È interesse delle stesse aziende offrire ai proprio dipendenti una soluzione previdenziale, che semplifichi l'onere in capo all'ufficio del personale: concentrando su un unico
interlocutore ogni adempimento sia in termini di comunicazione che di versamento. È proprio sulle spalle di queste strutture che è ricaduta la maggiore incombenza
dell'attuazione della riforma: dialogare in molti casi con una pluralità di soggetti, ciascuna con le proprie scadenze, regole e necessità. «Offrendo questa soluzione – dice Livio
Mocenigo, managing consultant di Watson Wyatt, che svolge consulenza in questo campo per le imprese – le aziende più lungimiranti svolgono anche un importante ruolo di
financial education, utilizzando la previdenza come un elemento di attrazione soprattutto per gli addetti più giovani, che sono quelli che avranno in prospettiva più bisogno di una pensione di scorta».
Per far questo è necessario che il processo di selezione sia rigoroso: «L'analisi delle
proposte è durata un paio di mesi – dice Marco Bolzoni, responsabile risorse umane di Ing Bank Italy – e abbiamo coinvolto le rappresentanze sindacali nella fase di scelta che ci ha
portato a preferire il fondo pensione Insieme di Allianz.
Abbiamo analizzato costi, rendimenti e soprattutto i servizi: la nostra priorità era di poter contare su un call center pronto a rispondere alle esigenze dei dipendenti». La previdenza come benefit aziendale, dunque, con livelli di contribuzione datoriale superiori a quanto previsto dai rispettivi contratti di categoria.
Ci sono realtà che si sono mosse già prima dell'entrata in vigore della riforma Maroni:
Cassa Depositi e Prestiti, ad esempio, ha stipulato nel 2006 un accordo con Seconda Pensione di Crédit Agricole, anche in questo caso al termine di un processo decisionale che ha visti coinvolti azienda e sindacati. Al fondo aderisce ora oltre il 92% dei quasi 400 addetti di Cdp, per un patrimonio conferito pari a 2,7 milioni di euro. Diverso il discorso riguardante la filiale italiana della Disney, in cui una parte non trascurabile di dipendenti già era iscritta a fondi pensione preesistenti:
Previndai e il Fondo Giorna-listi, tra gli altri, ma anche qualche Pip.
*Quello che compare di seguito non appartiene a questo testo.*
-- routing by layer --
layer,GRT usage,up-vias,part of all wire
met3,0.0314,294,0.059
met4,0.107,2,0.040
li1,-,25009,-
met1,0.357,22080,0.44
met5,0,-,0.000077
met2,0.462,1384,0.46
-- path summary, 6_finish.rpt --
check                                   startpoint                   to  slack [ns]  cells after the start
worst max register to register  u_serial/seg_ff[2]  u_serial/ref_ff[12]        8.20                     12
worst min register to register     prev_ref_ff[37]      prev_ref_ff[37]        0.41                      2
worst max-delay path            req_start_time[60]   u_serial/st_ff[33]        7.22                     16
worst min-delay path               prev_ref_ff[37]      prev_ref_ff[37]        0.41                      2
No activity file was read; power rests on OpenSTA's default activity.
### src/flat_wrapper.sv
// flat-port wrapper written by rule: the top's interface ports become plain ports
module apc_front_flat 
  (clk, arst_n, cfg, full, push, entry, request_valid, request_action, request_palette_slot, request_entry_red, request_entry_green, request_entry_blue, request_left_eye_index, request_right_eye_index, request_current_index, request_ready);
  apc_req_if request_i ();
  input  logic clk;
  input  logic arst_n;
  input  apc_pkg::cfg_t cfg;
  input  logic full;
  output logic push;
  output apc_pkg::entry_t entry;
  input wire logic [$bits(request_i.valid)-1:0] request_valid;
  input wire logic [$bits(request_i.action)-1:0] request_action;
  input wire logic [$bits(request_i.palette_slot)-1:0] request_palette_slot;
  input wire logic [$bits(request_i.entry_red)-1:0] request_entry_red;
  input wire logic [$bits(request_i.entry_green)-1:0] request_entry_green;
  input wire logic [$bits(request_i.entry_blue)-1:0] request_entry_blue;
  input wire logic [$bits(request_i.left_eye_index)-1:0] request_left_eye_index;
  input wire logic [$bits(request_i.right_eye_index)-1:0] request_right_eye_index;
  input wire logic [$bits(request_i.current_index)-1:0] request_current_index;
  output wire logic [$bits(request_i.ready)-1:0] request_ready;
  assign request_i.valid = request_valid;
  assign request_i.action = request_action;
  assign request_i.palette_slot = request_palette_slot;
  assign request_i.entry_red = request_entry_red;
  assign request_i.entry_green = request_entry_green;
  assign request_i.entry_blue = request_entry_blue;
  assign request_i.left_eye_index = request_left_eye_index;
  assign request_i.right_eye_index = request_right_eye_index;
  assign request_i.current_index = request_current_index;
  assign request_ready = request_i.ready;
  apc_front u_core (.clk(clk), .arst_n(arst_n), .request(request_i), .cfg(cfg), .full(full), .push(push), .entry(entry));
endmodule
<file path="config.mk">
export PLATFORM = sky130hd
export DESIGN_NAME = apc_regs
export DESIGN_NICKNAME = d
export VERILOG_FILES = /design/src/design/apc_pkg.sv /design/src/design/apc_regs.sv
export SDC_FILE = /design/constraint.sdc
export NUM_CORES = 2
export LEC_CHECK = 0
export BUFFER_PORTS_ARGS = -buffer_cell sky130_fd_sc_hd__buf_4
export CORE_ASPECT_RATIO = 1.1
export CORE_MARGIN = 1.5
export CORE_UTILIZATION = 60
export CTS_BUF_LIST = sky130_fd_sc_hd__clkbuf_4 sky130_fd_sc_hd__clkbuf_8 sky130_fd_sc_hd__clkbuf_16
export DETAILED_ROUTE_END_ITERATION = 6
export PLACE_DENSITY = 0.88
export SLEW_MARGIN = 20
export SYNTH_ARGS = -nofsm -noshare
export SYNTH_HDL_FRONTEND = slang
export SYNTH_SLANG_ARGS = --single-unit
</file>
<file path="constraint.sdc">
create_clock -name clk -period 5.65 [get_ports clk]
set_clock_uncertainty 0.1 [all_clocks]
set_input_delay 1.13 -clock clk [delete_from_list [all_inputs] [get_ports clk]]
set_output_delay 1.13 -clock clk [all_outputs]
set_load 0.02 [all_outputs]
</file>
Meno facile, dunque, considerare il fondo aperto come aziendale, anche se si è deciso ugualmente di tentare l'adesione plurisoggettiva per provare a semplificare le problematiche amministrative.
Inoltre, poco più della metà dei dipendenti della Walt Disney Company Italia, il 52,5% del totale, ha deciso di lasciare in azienda il proprio trattamento di fine rapporto maturando.
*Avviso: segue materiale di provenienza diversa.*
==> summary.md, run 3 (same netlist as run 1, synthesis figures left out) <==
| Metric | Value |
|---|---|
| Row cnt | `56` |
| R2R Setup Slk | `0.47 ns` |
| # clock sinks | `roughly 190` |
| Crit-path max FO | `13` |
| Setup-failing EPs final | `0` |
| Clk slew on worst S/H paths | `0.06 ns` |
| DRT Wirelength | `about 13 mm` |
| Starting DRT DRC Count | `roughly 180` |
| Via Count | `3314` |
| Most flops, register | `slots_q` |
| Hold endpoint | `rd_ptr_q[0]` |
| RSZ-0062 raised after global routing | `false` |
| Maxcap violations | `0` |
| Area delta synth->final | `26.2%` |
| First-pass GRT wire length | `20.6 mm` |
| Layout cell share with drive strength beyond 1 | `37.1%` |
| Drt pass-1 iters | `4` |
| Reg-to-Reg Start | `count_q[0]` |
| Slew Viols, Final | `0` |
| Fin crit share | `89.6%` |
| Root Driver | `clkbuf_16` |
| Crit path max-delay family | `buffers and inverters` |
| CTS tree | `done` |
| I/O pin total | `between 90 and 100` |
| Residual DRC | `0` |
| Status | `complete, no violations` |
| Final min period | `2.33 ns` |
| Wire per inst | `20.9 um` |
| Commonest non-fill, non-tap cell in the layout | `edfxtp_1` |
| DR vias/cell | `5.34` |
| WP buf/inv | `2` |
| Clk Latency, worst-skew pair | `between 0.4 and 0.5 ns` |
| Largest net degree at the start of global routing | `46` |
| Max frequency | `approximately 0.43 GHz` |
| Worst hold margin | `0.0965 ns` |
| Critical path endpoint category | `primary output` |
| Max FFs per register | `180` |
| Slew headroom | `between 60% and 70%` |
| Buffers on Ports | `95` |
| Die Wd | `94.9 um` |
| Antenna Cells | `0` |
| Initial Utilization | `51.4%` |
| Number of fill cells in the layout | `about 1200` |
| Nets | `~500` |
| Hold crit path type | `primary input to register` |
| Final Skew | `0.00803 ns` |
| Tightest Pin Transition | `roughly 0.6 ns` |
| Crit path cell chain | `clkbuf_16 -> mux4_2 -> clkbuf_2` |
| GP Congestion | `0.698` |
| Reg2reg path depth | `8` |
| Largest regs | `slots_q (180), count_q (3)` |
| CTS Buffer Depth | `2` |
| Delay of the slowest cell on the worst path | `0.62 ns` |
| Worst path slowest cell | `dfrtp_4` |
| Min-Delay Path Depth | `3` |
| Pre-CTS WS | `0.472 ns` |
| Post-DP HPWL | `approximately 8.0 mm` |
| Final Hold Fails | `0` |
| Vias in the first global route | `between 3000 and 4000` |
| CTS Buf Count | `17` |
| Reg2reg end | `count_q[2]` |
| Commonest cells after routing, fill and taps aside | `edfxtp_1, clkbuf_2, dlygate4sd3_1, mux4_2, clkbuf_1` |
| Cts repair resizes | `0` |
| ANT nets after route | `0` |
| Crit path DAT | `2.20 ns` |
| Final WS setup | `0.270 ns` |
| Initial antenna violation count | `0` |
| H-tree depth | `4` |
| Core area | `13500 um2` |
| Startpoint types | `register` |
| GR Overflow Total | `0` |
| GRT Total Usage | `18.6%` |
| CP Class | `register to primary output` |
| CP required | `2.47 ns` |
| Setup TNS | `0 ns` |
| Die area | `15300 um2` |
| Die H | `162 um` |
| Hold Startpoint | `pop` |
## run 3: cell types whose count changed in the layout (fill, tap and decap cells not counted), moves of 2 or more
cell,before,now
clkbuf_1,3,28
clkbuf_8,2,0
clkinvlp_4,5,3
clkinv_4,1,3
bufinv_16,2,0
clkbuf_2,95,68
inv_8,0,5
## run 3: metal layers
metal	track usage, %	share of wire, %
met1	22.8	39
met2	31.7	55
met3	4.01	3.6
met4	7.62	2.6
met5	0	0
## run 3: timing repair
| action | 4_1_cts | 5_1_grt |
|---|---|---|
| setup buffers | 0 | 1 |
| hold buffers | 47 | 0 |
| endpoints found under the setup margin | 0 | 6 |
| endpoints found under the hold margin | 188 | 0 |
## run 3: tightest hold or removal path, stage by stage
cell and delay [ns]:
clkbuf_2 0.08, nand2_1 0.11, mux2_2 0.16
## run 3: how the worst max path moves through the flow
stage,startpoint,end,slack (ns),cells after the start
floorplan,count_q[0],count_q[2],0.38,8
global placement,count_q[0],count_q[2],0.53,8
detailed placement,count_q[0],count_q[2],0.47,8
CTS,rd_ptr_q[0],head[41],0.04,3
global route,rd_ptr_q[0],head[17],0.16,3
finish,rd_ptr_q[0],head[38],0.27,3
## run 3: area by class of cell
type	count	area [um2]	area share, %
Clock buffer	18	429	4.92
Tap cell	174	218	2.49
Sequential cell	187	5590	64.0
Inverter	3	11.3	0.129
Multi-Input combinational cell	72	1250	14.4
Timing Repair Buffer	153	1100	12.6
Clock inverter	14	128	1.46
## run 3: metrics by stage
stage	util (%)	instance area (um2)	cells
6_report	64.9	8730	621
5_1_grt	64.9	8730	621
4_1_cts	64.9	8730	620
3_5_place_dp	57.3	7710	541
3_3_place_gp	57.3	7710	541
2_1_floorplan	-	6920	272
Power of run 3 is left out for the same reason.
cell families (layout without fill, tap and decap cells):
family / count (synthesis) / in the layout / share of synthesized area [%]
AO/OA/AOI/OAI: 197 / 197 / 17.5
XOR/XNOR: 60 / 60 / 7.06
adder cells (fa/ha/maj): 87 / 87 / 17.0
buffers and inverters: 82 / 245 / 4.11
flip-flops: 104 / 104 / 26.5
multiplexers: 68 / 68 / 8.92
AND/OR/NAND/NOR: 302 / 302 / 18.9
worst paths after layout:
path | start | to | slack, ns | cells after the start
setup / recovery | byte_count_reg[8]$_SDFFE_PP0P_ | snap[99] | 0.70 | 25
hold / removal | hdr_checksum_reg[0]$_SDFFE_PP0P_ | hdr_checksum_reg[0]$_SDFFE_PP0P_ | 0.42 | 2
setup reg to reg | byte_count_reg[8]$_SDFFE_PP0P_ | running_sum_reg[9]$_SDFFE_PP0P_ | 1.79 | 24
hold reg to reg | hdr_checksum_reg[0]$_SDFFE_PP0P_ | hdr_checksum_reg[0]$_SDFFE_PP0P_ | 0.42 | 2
## src/rtl/core/ipv4rhc_pkg.sv

```systemverilog
package ipv4rhc_pkg;

    // apb register map
    localparam int APB_ADDR_W = 5;
    localparam int APB_DATA_W = 32;

    typedef logic [2:0] t_reg_index;

    localparam t_reg_index REG_LOCAL_ADDRESS     = 3'd0;
    localparam t_reg_index REG_SUBNET_BROADCAST  = 3'd1;
    localparam t_reg_index REG_PROTO_SLOT_ZERO   = 3'd2;
    localparam t_reg_index REG_PROTO_SLOT_ONE    = 3'd3;
    localparam t_reg_index REG_PROTO_SLOT_TWO    = 3'd4;
    localparam t_reg_index REG_PROTO_SLOT_THREE  = 3'd5;
    localparam t_reg_index REG_PROTO_SLOT_ENABLE = 3'd6;
    localparam t_reg_index REG_ICMP_REPLY_ENABLE = 3'd7;

    // protocol slots that have a register behind them
    localparam int SLOT_REGS = 4;

    // header layout
    localparam int ADDRESS_BYTES = 4;
    localparam int SRC_OFFSET    = 12;
    localparam int DST_OFFSET    = SRC_OFFSET + ADDRESS_BYTES;
    localparam int TTL_OFFSET    = 8;
    localparam int PROTO_OFFSET  = 9;
    localparam int TLEN_HI_OFS   = 2;
    localparam int TLEN_LO_OFS   = 3;
    localparam int MIN_HDR_WORDS = 5;

    typedef logic [2:0] t_verdict;

    localparam t_verdict VERDICT_DELIVER      = 3'd0;
    localparam t_verdict VERDICT_ICMP_UNREACH = 3'd1;
    localparam t_verdict VERDICT_DROP         = 3'd2;
    localparam t_verdict VERDICT_BAD_CHECKSUM = 3'd3;
    localparam t_verdict VERDICT_ZERO_TTL     = 3'd4;
    localparam t_verdict VERDICT_BAD_LENGTH   = 3'd5;
    localparam t_verdict VERDICT_NOT_OURS     = 3'd6;

    typedef struct packed {
        logic [7:0] data_byte;
        logic       last_byte;
    } t_rx_beat;

    typedef struct packed {
        t_verdict    verdict;
        logic [7:0]  protocol;
        logic [5:0]  header_bytes;
        logic [15:0] payload_bytes;
        logic [31:0] source_address;
        logic [6:0]  icmp_reply_bytes;
    } t_verdict_item;

endpackage

```

## src/rtl/core/ipv4_receive_header_check.sv

```systemverilog
// channel   | direction | handshake               | payload
// ----------+-----------+-------------------------+-----------------------------
// packet in | in        | i_in_valid / o_in_stall | i_in_data  (t_rx_beat)
// verdict   | out       | o_out_valid / i_out_stall | o_out_data (t_verdict_item)
// config    | in        | apb psel/penable/pwrite | paddr, pwdata -> prdata
//
// one packet byte is taken every cycle while the input is not stalled; a byte is held in the
// input register and then folded into the header state
// a packet's verdict is loaded into the result register as its last byte leaves the input register
// reset (synchronous, active low) clears the packet state and restores the
// register defaults; no clearing pass is needed
// the input stalls only while a last byte waits for a result register that
// holds an earlier verdict the sink has not taken
module ipv4_receive_header_check #(
    parameter int PROTOCOL_SLOTS = 4
) (
    input  logic                              i_clk,
    input  logic                              i_rst_n,
    input  logic                              i_in_valid,
    output logic                              o_in_stall,
    input  ipv4rhc_pkg::t_rx_beat             i_in_data,
    output logic                              o_out_valid,
    input  logic                              i_out_stall,
    output ipv4rhc_pkg::t_verdict_item        o_out_data,
    input  logic                              psel,
    input  logic                              penable,
    input  logic                              pwrite,
    input  logic [ipv4rhc_pkg::APB_ADDR_W-1:0] paddr,
    input  logic [ipv4rhc_pkg::APB_DATA_W-1:0] pwdata,
    output logic [ipv4rhc_pkg::APB_DATA_W-1:0] prdata,
    output logic                              pready
);
    import ipv4rhc_pkg::*;

    // slots that are both configured and looked at
    localparam int CHECK_SLOTS = (PROTOCOL_SLOTS < SLOT_REGS) ? PROTOCOL_SLOTS : SLOT_REGS;

    // configuration registers
    logic [31:0] r_local_address;
    logic [31:0] r_subnet_broadcast;
    logic [7:0]  r_proto_slot [SLOT_REGS];
    logic [3:0]  r_proto_slot_enable;
    logic        r_icmp_reply_enable;

    // input register
    logic        r_in_valid;
    t_rx_beat    r_in_data;

    // per-packet header state
    logic [16:0] r_byte_count,       n_byte_count;
    logic [15:0] r_sum_accumulator,  n_sum_accumulator;
    logic [7:0]  r_high_byte_hold,   n_high_byte_hold;
    logic [3:0]  r_header_words,     n_header_words;
    logic [15:0] r_total_length,     n_total_length;
    logic [7:0]  r_ttl_value,        n_ttl_value;
    logic [7:0]  r_protocol_field,   n_protocol_field;
    logic [31:0] r_source_field,     n_source_field;
    logic [31:0] r_target_field,     n_target_field;

    // result register
    logic          r_out_valid;
    t_verdict_item r_out_data, n_out_data;

    logic        in_accept;
    logic        out_free;
    logic        proc_go;
    logic        cfg_write;
    t_reg_index  cfg_index;

    logic [7:0]  beat_byte;
    logic [5:0]  hdr_bytes;
    logic [16:0] hdr_bytes_ext;
    logic        in_header;
    logic [16:0] sum_wide;
    logic        bad_length;
    logic        addr_ok;
    logic        proto_known;
    logic [16:0] payload_diff;

    // ---------------- handshakes ----------------
    // result register can load when empty or being drained this cycle
    assign out_free   = !r_out_valid || !i_out_stall;
    // a held byte moves on unless it closes a packet and the verdict has nowhere to go
    assign proc_go    = r_in_valid && (!r_in_data.last_byte || out_free);
    assign o_in_stall = r_in_valid && !proc_go;
    assign in_accept  = i_in_valid && !o_in_stall;

    assign o_out_valid = r_out_valid;
    assign o_out_data  = r_out_data;

    always_ff @(posedge i_clk) begin
        if (!i_rst_n) begin
            r_in_valid <= 1'b0;
        end else if (!o_in_stall) begin
            r_in_valid <= in_accept;
        end
    end

    always_ff @(posedge i_clk) begin
        if (in_accept) begin
            r_in_data <= i_in_data;
        end
    end

    // ---------------- header state update ----------------
    always_comb begin
        n_byte_count      = r_byte_count;
        n_sum_accumulator = r_sum_accumulator;
        n_high_byte_hold  = r_high_byte_hold;
        n_header_words    = r_header_words;
        n_total_length    = r_total_length;
        n_ttl_value       = r_ttl_value;
        n_protocol_field  = r_protocol_field;
        n_source_field    = r_source_field;
        n_target_field    = r_target_field;

        beat_byte = r_in_data.data_byte;

        // first byte carries version and ihl; ihl is live for this same byte
        if (r_byte_count == 17'd0) begin
            n_header_words = beat_byte[3:0];
        end
        hdr_bytes     = {n_header_words, 2'b00};
        hdr_bytes_ext = {11'd0, hdr_bytes};
        in_header     = r_byte_count < hdr_bytes_ext;

        // one's-complement sum of header words, end-around carry folded in
        sum_wide = {1'b0, r_sum_accumulator} + {1'b0, r_high_byte_hold, beat_byte};
        if (in_header) begin
            if (!r_byte_count[0]) begin
                n_high_byte_hold = beat_byte;
            end else begin
                n_sum_accumulator = sum_wide[15:0] + {15'd0, sum_wide[16]};
            end
        end

        if (r_byte_count == 17'(TLEN_HI_OFS)) begin
            n_total_length[15:8] = beat_byte;
        end
        if (r_byte_count == 17'(TLEN_LO_OFS)) begin
            n_total_length[7:0] = beat_byte;
        end
        if (r_byte_count == 17'(TTL_OFFSET)) begin
            n_ttl_value = beat_byte;
        end
        if (r_byte_count == 17'(PROTO_OFFSET)) begin
            n_protocol_field = beat_byte;
        end
        if (r_byte_count >= 17'(SRC_OFFSET) &&
            r_byte_count < 17'(SRC_OFFSET + ADDRESS_BYTES)) begin
            n_source_field = {r_source_field[23:0], beat_byte};
        end
        if (r_byte_count >= 17'(DST_OFFSET) &&
            r_byte_count < 17'(DST_OFFSET + ADDRESS_BYTES)) begin
            n_target_field = {r_target_field[23:0], beat_byte};
        end

        // saturates at 65536, meaning an oversize packet
        if (!r_byte_count[16]) begin
            n_byte_count = r_byte_count + 17'd1;
        end
    end

    // ---------------- verdict ----------------
    always_comb begin
        bad_length = (n_header_words < 4'(MIN_HDR_WORDS)) ||
                     (n_byte_count < hdr_bytes_ext) || n_byte_count[16];

        addr_ok = (n_target_field == 32'hFFFF_FFFF) ||
                  (n_target_field == r_subnet_broadcast) ||
                  (n_target_field == r_local_address);

        proto_known = 1'b0;
        for (int i = 0; i < CHECK_SLOTS; i++) begin
            if (r_proto_slot_enable[i] && (r_proto_slot[i] == n_protocol_field)) begin
                proto_known = 1'b1;
            end
        end

        n_out_data = '0;
        if (bad_length) begin
            n_out_data.verdict = VERDICT_BAD_LENGTH;
        end else if (n_sum_accumulator != 16'hFFFF) begin
            n_out_data.verdict = VERDICT_BAD_CHECKSUM;
        end else if (n_ttl_value == 8'd0) begin
            n_out_data.verdict = VERDICT_ZERO_TTL;
        end else if ({1'b0, n_total_length} != n_byte_count) begin
            n_out_data.verdict = VERDICT_BAD_LENGTH;
        end else if (!addr_ok) begin
            n_out_data.verdict = VERDICT_NOT_OURS;
        end else if (proto_known) begin
            n_out_data.verdict = VERDICT_DELIVER;
        end else if (r_icmp_reply_enable) begin
            n_out_data.verdict = VERDICT_ICMP_UNREACH;
        end else begin
            n_out_data.verdict = VERDICT_DROP;
        end

        // payload clamps at 65535 when the count saturated with no header
        payload_diff = n_byte_count - hdr_bytes_ext;
        if (n_byte_count > hdr_bytes_ext) begin
            n_out_data.payload_bytes = payload_diff[16] ? 16'hFFFF : payload_diff[15:0];
        end else begin
            n_out_data.payload_bytes = 16'd0;
        end

        n_out_data.protocol         = n_protocol_field;
        n_out_data.header_bytes     = hdr_bytes;
        n_out_data.source_address   = n_source_field;
        n_out_data.icmp_reply_bytes = {({1'b0, n_header_words} + 5'd3), 2'b00};
    end

    always_ff @(posedge i_clk) begin
        if (!i_rst_n) begin
            r_byte_count      <= '0;
            r_sum_accumulator <= '0;
            r_high_byte_hold  <= '0;
            r_header_words    <= '0;
            r_total_length    <= '0;
            r_ttl_value       <= '0;
            r_protocol_field  <= '0;
            r_source_field    <= '0;
            r_target_field    <= '0;
        end else if (proc_go) begin
            if (r_in_data.last_byte) begin
                // packet closed, start clean for the next one
                r_byte_count      <= '0;
                r_sum_accumulator <= '0;
                r_high_byte_hold  <= '0;
                r_header_words    <= '0;
                r_total_length    <= '0;
                r_ttl_value       <= '0;
                r_protocol_field  <= '0;
                r_source_field    <= '0;
                r_target_field    <= '0;
            end else begin
                r_byte_count      <= n_byte_count;
                r_sum_accumulator <= n_sum_accumulator;
                r_high_byte_hold  <= n_high_byte_hold;
                r_header_words    <= n_header_words;
                r_total_length    <= n_total_length;
                r_ttl_value       <= n_ttl_value;
                r_protocol_field  <= n_protocol_field;
                r_source_field    <= n_source_field;
                r_target_field    <= n_target_field;
            end
        end
    end

    always_ff @(posedge i_clk) begin
        if (!i_rst_n) begin
            r_out_valid <= 1'b0;
        end else if (proc_go && r_in_data.last_byte) begin
            r_out_valid <= 1'b1;
        end else if (!i_out_stall) begin
            r_out_valid <= 1'b0;
        end
    end

    always_ff @(posedge i_clk) begin
        if (proc_go && r_in_data.last_byte) begin
            r_out_data <= n_out_data;
        end
    end

    // ---------------- configuration port ----------------
    assign pready    = 1'b1;
    assign cfg_write = psel && penable && pwrite;
    assign cfg_index = paddr[4:2];

    always_ff @(posedge i_clk) begin
        if (!i_rst_n) begin
            r_local_address     <= 32'h0000_0000;
            r_subnet_broadcast  <= 32'hFFFF_FFFF;
            r_proto_slot[0]     <= 8'd1;
            r_proto_slot[1]     <= 8'd6;
            r_proto_slot[2]     <= 8'd17;
            r_proto_slot[3]     <= 8'd0;
            r_proto_slot_enable <= 4'd7;
            r_icmp_reply_enable <= 1'b1;
        end else if (cfg_write) begin
            unique case (cfg_index)
                REG_LOCAL_ADDRESS:     r_local_address     <= pwdata;
                REG_SUBNET_BROADCAST:  r_subnet_broadcast  <= pwdata;
                REG_PROTO_SLOT_ZERO:   r_proto_slot[0]     <= pwdata[7:0];
                REG_PROTO_SLOT_ONE:    r_proto_slot[1]     <= pwdata[7:0];
                REG_PROTO_SLOT_TWO:    r_proto_slot[2]     <= pwdata[7:0];
                REG_PROTO_SLOT_THREE:  r_proto_slot[3]     <= pwdata[7:0];
                REG_PROTO_SLOT_ENABLE: r_proto_slot_enable <= pwdata[3:0];
                REG_ICMP_REPLY_ENABLE: r_icmp_reply_enable <= pwdata[0];
                default: ;
            endcase
        end
    end

    always_comb begin
        unique case (cfg_index)
            REG_LOCAL_ADDRESS:     prdata = r_local_address;
            REG_SUBNET_BROADCAST:  prdata = r_subnet_broadcast;
            REG_PROTO_SLOT_ZERO:   prdata = {24'd0, r_proto_slot[0]};
            REG_PROTO_SLOT_ONE:    prdata = {24'd0, r_proto_slot[1]};
            REG_PROTO_SLOT_TWO:    prdata = {24'd0, r_proto_slot[2]};
            REG_PROTO_SLOT_THREE:  prdata = {24'd0, r_proto_slot[3]};
            REG_PROTO_SLOT_ENABLE: prdata = {28'd0, r_proto_slot_enable};
            REG_ICMP_REPLY_ENABLE: prdata = {31'd0, r_icmp_reply_enable};
            default:               prdata = '0;
        endcase
    end

endmodule

```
Tuttavia, oltre la metà di coloro che hanno optato per una pensione di scorta nel 2007 hanno scelto il fondo indicato dalle parti: il 28,8% sul 43,2% di previdenti in forza alle pubblicazioni multimediali di Topolino e co., versano i loro contributi a Previgen Global, il fondo aperto di Generali destinato alle adesioni collettive. Ancora diversa la scelta operata all'interno di Bmw: i fondi scelti per l'adesione collettiva sono stati due. I dipendenti italiani della casa automobilistica tedesca potevano aderire al Seconda
Pensione di Crédit Agricole o ad Arca oppure al fondo pensione di categoria, Fon. te, il negoziale del commercio. Hanno aderito al primo il 20% degli addetti di Bmw, al secondo l'8,5% e al terzo il 15%; meno della metà, il 43,5%, ha optato per mantenere il Tfr in azienda.